Posted by Rasheed Eldin in Homosexualists, Media.

Faisal Alam apparently doesn’t mind forwarding filth, but this innocuous-looking interview request just clicked into place in my mind alongside a bunch of surely-not-unrelated happenings in the world of LGBT advocacy.


I am writing an article for the UK magazine Gay Times on the topic of gay rights in Syria and I would be very interested in the views of your members on the situation for LGBT people in Syria. What is the prevailaing attitude? What forms does homophobia take? How easy is it to come out to friends, family, employers? What reasons are there for society’s attitude? I am happy to publish any comments under a false name if you prefer.


Best wishes,

Debbie Stowe

Syria? Not the most common area of interest to British readers, surely. Could this be an exercise in cultural exploration, or is it rather a humble contribution to Yo Blair’s Bush-led machinations for the Middle East?

See also Al-Fil’s concerns about a recent article praising Israel and bashing Palestine at the Advocate.com. (OK, Al-Fil and I might not agree on much, but it’s worth noting that the problematic nature of the article is obvious to anyone against the Bush-Blair wars.) 

And I dare say that, whether the homosexualists meant it to be so or not, the July 19 demonstrations against Iran hanging two boys a year ago (allegedly for rape) fitted into this agenda as well as the one they were promoting primarily.

I don’t know any unique facts about that case; but below I reproduce a long statement by Scott Long of Human Rights Watch (Director, LGBT Rights Program), because it might contain important points for consideration not found elsewhere…
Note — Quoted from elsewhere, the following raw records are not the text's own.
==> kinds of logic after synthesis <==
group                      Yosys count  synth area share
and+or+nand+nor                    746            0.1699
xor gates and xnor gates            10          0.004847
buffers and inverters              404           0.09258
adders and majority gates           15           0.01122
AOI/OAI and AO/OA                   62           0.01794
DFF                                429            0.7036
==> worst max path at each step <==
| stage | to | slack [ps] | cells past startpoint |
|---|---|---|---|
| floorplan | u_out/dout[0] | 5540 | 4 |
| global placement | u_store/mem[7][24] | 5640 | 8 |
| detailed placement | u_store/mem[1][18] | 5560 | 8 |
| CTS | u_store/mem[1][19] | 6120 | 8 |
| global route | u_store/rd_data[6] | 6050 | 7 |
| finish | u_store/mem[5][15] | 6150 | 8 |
`src/hdl/lph_pkg.sv`:
```
package lph_pkg;

  // Table geometry
  localparam int TABLE_SLOTS = 16;
  localparam int SLOT_W      = (TABLE_SLOTS > 1) ? $clog2(TABLE_SLOTS) : 1;

  // Field widths
  localparam int KEY_W        = 31;
  localparam int STATUS_W     = 2;
  localparam int SLOT_FIELD_W = 4;

  // Home slot reduction: a mask for a power-of-two table, else a digit-serial
  // remainder, MOD_DIGIT_W key bits per cycle, MSB first
  localparam bit SLOTS_POW2  = (TABLE_SLOTS & (TABLE_SLOTS - 1)) == 0;
  localparam int MOD_DIGIT_W = 4;
  localparam int MOD_STEPS   = (KEY_W + MOD_DIGIT_W - 1) / MOD_DIGIT_W;
  localparam int MOD_BITS    = MOD_STEPS * MOD_DIGIT_W;
  localparam int MOD_CNT_W   = (MOD_STEPS > 1) ? $clog2(MOD_STEPS) : 1;

  // Request queue between front and back
  localparam int QUEUE_DEPTH = 2;
  localparam int QPTR_W      = (QUEUE_DEPTH > 1) ? $clog2(QUEUE_DEPTH) : 1;
  localparam int QCNT_W      = $clog2(QUEUE_DEPTH + 1);

  typedef logic [SLOT_W-1:0] slot_t;
  typedef logic [KEY_W-1:0]  key_t;

  typedef enum logic {
    OP_INSERT = 1'b0,
    OP_SEARCH = 1'b1
  } op_t;

  typedef enum logic [STATUS_W-1:0] {
    ST_OK        = 2'd0,
    ST_NOT_FOUND = 2'd1,
    ST_FULL      = 2'd2
  } status_t;

  // One classified request: operation, key and its home slot
  typedef struct packed {
    op_t   op;
    key_t  key;
    slot_t home;
  } probe_req_t;

  // Linear probe step with wraparound
  function automatic slot_t next_slot(input slot_t s);
    slot_t n;
    if (s == SLOT_W'(TABLE_SLOTS - 1)) n = '0;
    else                              n = s + 1'b1;
    return n;
  endfunction

endpackage

```
`src/hdl/lph_ram.sv`:
```
module lph_ram #(
  parameter int WIDTH = 32,
  parameter int DEPTH = 16
) (
  input  logic                                        clk,
  input  logic                                        wr_en,
  input  logic [((DEPTH > 1) ? $clog2(DEPTH) : 1)-1:0] wr_addr,
  input  logic [WIDTH-1:0]                            wr_data,
  input  logic [((DEPTH > 1) ? $clog2(DEPTH) : 1)-1:0] rd_addr,
  output logic [WIDTH-1:0]                            rd_data
);

  logic [WIDTH-1:0] mem [DEPTH];
  logic [WIDTH-1:0] rd_data_r;

  // One write port, one registered read port
  always_ff @(posedge clk) begin
    if (wr_en) begin
      mem[wr_addr] <= wr_data;
    end
    rd_data_r <= mem[rd_addr];
  end

  assign rd_data = rd_data_r;

endmodule

```
`src/hdl/lph_front.sv`:
```
module lph_front import lph_pkg::*; (
  input  logic       clk,
  input  logic       rst_n,
  input  logic       in_valid,
  output logic       in_ready,
  input  logic       in_opcode,
  input  key_t       in_key,
  output logic       req_valid,
  input  logic       req_ready,
  output probe_req_t req
);

  logic                busy_r;
  logic                done_r;
  logic [MOD_CNT_W-1:0] cnt_r;
  op_t                 op_r;
  key_t                key_r;
  logic [MOD_BITS-1:0] digits_r;
  slot_t               rem_r;

  logic                in_acc;
  logic                push;
  logic [SLOT_W:0]     part;
  slot_t               rem_step;

  assign push     = busy_r && done_r && req_ready;
  assign in_ready = !busy_r || push;
  assign in_acc   = in_valid && in_ready;

  // Remainder by table size: shift in one digit per cycle, trial subtract per bit
  always_comb begin
    part = {1'b0, rem_r};
    for (int i = 0; i < MOD_DIGIT_W; i++) begin
      part = {part[SLOT_W-1:0], digits_r[MOD_BITS-1-i]};
      if (part >= (SLOT_W+1)'(TABLE_SLOTS)) begin
        part = part - (SLOT_W+1)'(TABLE_SLOTS);
      end
    end
    rem_step = part[SLOT_W-1:0];
  end

  // Control
  always_ff @(posedge clk) begin
    if (!rst_n) begin
      busy_r <= 1'b0;
      done_r <= 1'b0;
      cnt_r  <= '0;
    end else if (in_acc) begin
      busy_r <= 1'b1;
      done_r <= SLOTS_POW2;
      cnt_r  <= '0;
    end else if (push) begin
      busy_r <= 1'b0;
    end else if (busy_r && !done_r) begin
      cnt_r  <= cnt_r + 1'b1;
      done_r <= (cnt_r == MOD_CNT_W'(MOD_STEPS - 1));
    end
  end

  // Beat payload and remainder datapath
  always_ff @(posedge clk) begin
    if (in_acc) begin
      op_r     <= op_t'(in_opcode);
      key_r    <= in_key;
      digits_r <= MOD_BITS'(in_key);
      rem_r    <= SLOTS_POW2 ? in_key[SLOT_W-1:0] : '0;
    end else if (busy_r && !done_r) begin
      rem_r    <= rem_step;
      digits_r <= digits_r << MOD_DIGIT_W;
    end
  end

  assign req_valid = busy_r && done_r;
  assign req.op    = op_r;
  assign req.key   = key_r;
  assign req.home  = rem_r;

endmodule

```
`src/hdl/lph_queue.sv`:
```
module lph_queue import lph_pkg::*; (
  input  logic       clk,
  input  logic       rst_n,
  input  logic       push_valid,
  output logic       push_ready,
  input  probe_req_t push_data,
  output logic       pop_valid,
  input  logic       pop_ready,
  output probe_req_t pop_data
);

  probe_req_t          entries_r [QUEUE_DEPTH];
  logic [QPTR_W-1:0]   wr_ptr_r;
  logic [QPTR_W-1:0]   rd_ptr_r;
  logic [QCNT_W-1:0]   count_r;
  logic                do_push;
  logic                do_pop;

  function automatic logic [QPTR_W-1:0] ptr_inc(input logic [QPTR_W-1:0] p);
    logic [QPTR_W-1:0] n;
    if (p == QPTR_W'(QUEUE_DEPTH - 1)) n = '0;
    else                               n = p + 1'b1;
    return n;
  endfunction

  assign push_ready = (count_r != QCNT_W'(QUEUE_DEPTH));
  assign pop_valid  = (count_r != '0);
  assign do_push    = push_valid && push_ready;
  assign do_pop     = pop_valid && pop_ready;
  assign pop_data   = entries_r[rd_ptr_r];

  // Pointers and fill count
  always_ff @(posedge clk) begin
    if (!rst_n) begin
      wr_ptr_r <= '0;
      rd_ptr_r <= '0;
      count_r  <= '0;
    end else begin
      if (do_push) wr_ptr_r <= ptr_inc(wr_ptr_r);
      if (do_pop)  rd_ptr_r <= ptr_inc(rd_ptr_r);
      if (do_push && !do_pop)      count_r <= count_r + 1'b1;
      else if (do_pop && !do_push) count_r <= count_r - 1'b1;
    end
  end

  // Entry storage
  always_ff @(posedge clk) begin
    if (do_push) begin
      entries_r[wr_ptr_r] <= push_data;
    end
  end

endmodule

```
`src/hdl/lph_back.sv`:
```
module lph_back import lph_pkg::*; (
  input  logic                    clk,
  input  logic                    rst_n,
  input  logic                    req_valid,
  output logic                    req_ready,
  input  probe_req_t              req,
  output logic                    out_valid,
  input  logic                    out_ready,
  output logic [STATUS_W-1:0]     out_status,
  output logic [SLOT_FIELD_W-1:0] out_slot
);

  typedef enum logic [2:0] {
    BS_CLEAR = 3'b001,
    BS_IDLE  = 3'b010,
    BS_PROBE = 3'b100
  } back_state_t;

  back_state_t state_r, state_nxt;
  slot_t       s_r, s_nxt;
  slot_t       n_r, n_nxt;
  op_t         op_r;
  key_t        key_r;
  logic        out_valid_r;
  status_t     out_status_r;
  logic [SLOT_FIELD_W-1:0] out_slot_r;

  logic              wr_en;
  slot_t             wr_addr;
  logic [KEY_W:0]    wr_data;
  slot_t             rd_addr;
  logic [KEY_W:0]    rd_data;

  logic     entry_used;
  key_t     entry_key;
  logic     last;
  logic     out_free;
  logic     decide;
  logic     write_slot;
  logic     commit;
  logic     advance;
  logic     pop;
  status_t  res_status;
  slot_t    res_slot;

  // Slot store: {used, key} per slot
  lph_ram #(
    .WIDTH (KEY_W + 1),
    .DEPTH (TABLE_SLOTS)
  ) u_slots (
    .clk     (clk),
    .wr_en   (wr_en),
    .wr_addr (wr_addr),
    .wr_data (wr_data),
    .rd_addr (rd_addr),
    .rd_data (rd_data)
  );

  assign entry_used = rd_data[KEY_W];
  assign entry_key  = rd_data[KEY_W-1:0];
  assign last       = (n_r == SLOT_W'(TABLE_SLOTS - 1));
  assign out_free   = !out_valid_r || out_ready;

  // Probe decision for the slot whose data is on the read port
  always_comb begin
    decide     = 1'b0;
    write_slot = 1'b0;
    res_status = ST_OK;
    res_slot   = s_r;
    if (state_r == BS_PROBE) begin
      if (op_r == OP_INSERT) begin
        if (!entry_used) begin
          decide     = 1'b1;
          write_slot = 1'b1;
        end else if (last) begin
          decide     = 1'b1;
          res_status = ST_FULL;
          res_slot   = '0;
        end
      end else begin
        if (!entry_used) begin
          decide     = 1'b1;
          res_status = ST_NOT_FOUND;
          res_slot   = '0;
        end else if (entry_key == key_r) begin
          decide     = 1'b1;
        end else if (last) begin
          decide     = 1'b1;
          res_status = ST_NOT_FOUND;
          res_slot   = '0;
        end
      end
    end
  end

  assign commit    = decide && out_free;
  assign advance   = (state_r == BS_PROBE) && !decide;
  assign pop       = (state_r == BS_IDLE) && req_valid;
  assign req_ready = pop;

  // Memory ports and next state
  always_comb begin
    state_nxt = state_r;
    s_nxt     = s_r;
    n_nxt     = n_r;
    wr_en     = 1'b0;
    wr_addr   = s_r;
    wr_data   = '0;
    rd_addr   = s_r;
    case (state_r)
      BS_CLEAR: begin
        wr_en = 1'b1;
        s_nxt = next_slot(s_r);
        if (s_r == SLOT_W'(TABLE_SLOTS - 1)) begin
          state_nxt = BS_IDLE;
          s_nxt     = '0;
        end
      end
      BS_IDLE: begin
        rd_addr = req.home;
        if (pop) begin
          state_nxt = BS_PROBE;
          s_nxt     = req.home;
          n_nxt     = '0;
        end
      end
      BS_PROBE: begin
        wr_en   = commit && write_slot;
        wr_data = {1'b1, key_r};
        if (advance) begin
          rd_addr = next_slot(s_r);
          s_nxt   = next_slot(s_r);
          n_nxt   = n_r + 1'b1;
        end
        if (commit) begin
          state_nxt = BS_IDLE;
        end
      end
      default: begin
        state_nxt = BS_IDLE;
      end
    endcase
  end

  // Control state
  always_ff @(posedge clk) begin
    if (!rst_n) begin
      state_r     <= BS_CLEAR;
      s_r         <= '0;
      n_r         <= '0;
      out_valid_r <= 1'b0;
    end else begin
      state_r <= state_nxt;
      s_r     <= s_nxt;
      n_r     <= n_nxt;
      if (commit)         out_valid_r <= 1'b1;
      else if (out_ready) out_valid_r <= 1'b0;
    end
  end

  // Request and result payload
  always_ff @(posedge clk) begin
    if (pop) begin
      op_r  <= req.op;
      key_r <= req.key;
    end
    if (commit) begin
      out_status_r <= res_status;
      out_slot_r   <= SLOT_FIELD_W'(res_slot);
    end
  end

  assign out_valid  = out_valid_r;
  assign out_status = out_status_r;
  assign out_slot   = out_slot_r;

`ifndef NO_ASSERTIONS
  a_no_pop_in_clear: assert property (@(posedge clk) disable iff (!rst_n)
    (state_r == BS_CLEAR) |-> !req_ready)
    else $error("request taken during clearing pass");

  a_full_only_insert: assert property (@(posedge clk) disable iff (!rst_n)
    (commit && res_status == ST_FULL) |-> (op_r == OP_INSERT && last))
    else $error("full status without a complete insert probe");

  a_write_gives_ok: assert property (@(posedge clk) disable iff (!rst_n)
    (wr_en && state_r == BS_PROBE) |=>
      (state_r == BS_IDLE && out_valid_r && out_status_r == ST_OK))
    else $error("slot write without an ok result");

  a_pop_starts_home: assert property (@(posedge clk) disable iff (!rst_n)
    pop |=> (state_r == BS_PROBE && s_r == $past(req.home) && n_r == '0))
    else $error("probe does not start at home slot");
`endif

endmodule

```
`src/hdl/linear_probe_hash_table.sv`:
```
// The front registers each input beat with its home slot, the queue holds it,
// and the back reads the home slot and probes slot after slot until it
// decides, then registers the result; a non-power-of-two table size adds the
// digit-serial home slot remainder, 4 key bits a step. The back handles one
// beat at a time. Reset clears all control state, then a clearing pass over all
// TABLE_SLOTS slots empties the slot memory; input beats are queued meanwhile.
module linear_probe_hash_table import lph_pkg::*; (
  input  logic                    clk,
  input  logic                    rst_n,
  input  logic                    in_valid,
  output logic                    in_ready,
  input  logic                    in_opcode,
  input  logic [KEY_W-1:0]        in_key,
  output logic                    out_valid,
  input  logic                    out_ready,
  output logic [STATUS_W-1:0]     out_status,
  output logic [SLOT_FIELD_W-1:0] out_slot
);

  logic       fq_valid;
  logic       fq_ready;
  probe_req_t fq_data;
  logic       qb_valid;
  logic       qb_ready;
  probe_req_t qb_data;

  // Front: accept and compute home slot
  lph_front u_front (
    .clk       (clk),
    .rst_n     (rst_n),
    .in_valid  (in_valid),
    .in_ready  (in_ready),
    .in_opcode (in_opcode),
    .in_key    (in_key),
    .req_valid (fq_valid),
    .req_ready (fq_ready),
    .req       (fq_data)
  );

  // Decoupling queue
  lph_queue u_queue (
    .clk        (clk),
    .rst_n      (rst_n),
    .push_valid (fq_valid),
    .push_ready (fq_ready),
    .push_data  (fq_data),
    .pop_valid  (qb_valid),
    .pop_ready  (qb_ready),
    .pop_data   (qb_data)
  );

  // Back: probe engine and result register
  lph_back u_back (
    .clk        (clk),
    .rst_n      (rst_n),
    .req_valid  (qb_valid),
    .req_ready  (qb_ready),
    .req        (qb_data),
    .out_valid  (out_valid),
    .out_ready  (out_ready),
    .out_status (out_status),
    .out_slot   (out_slot)
  );

endmodule
```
The one fact we–and the world–knows for certain is
that two youths in their late teens were executed in
the Iranian city of Mashhad on July 19,2005. The
*initial* reports that the youth were being executed
for “being gay” came down to the translation of a
report on the Farsi-language ISNA website. This
article was dated July 19–thus presumably posted
immediately after the executions– and referred in the
3rd paragraph to their crime only as “lavat”
(“sodomy,” from the Quranic story of Lot). This was
the part that was translated and rapidly circulated in
the Western media.

However: both the headline and the lead to the article
actually described the crime as “lavat beh
onf”–sodomy by coercion. “Onf” is an archaic term
and the article doesn’t use the colloquial term for
rape, but Iranian legal sources, and even the people
in the West who were orginally circulating an account
of the crime as solely “lavat,” agree that this is a
term of art for rape (of a male by a male).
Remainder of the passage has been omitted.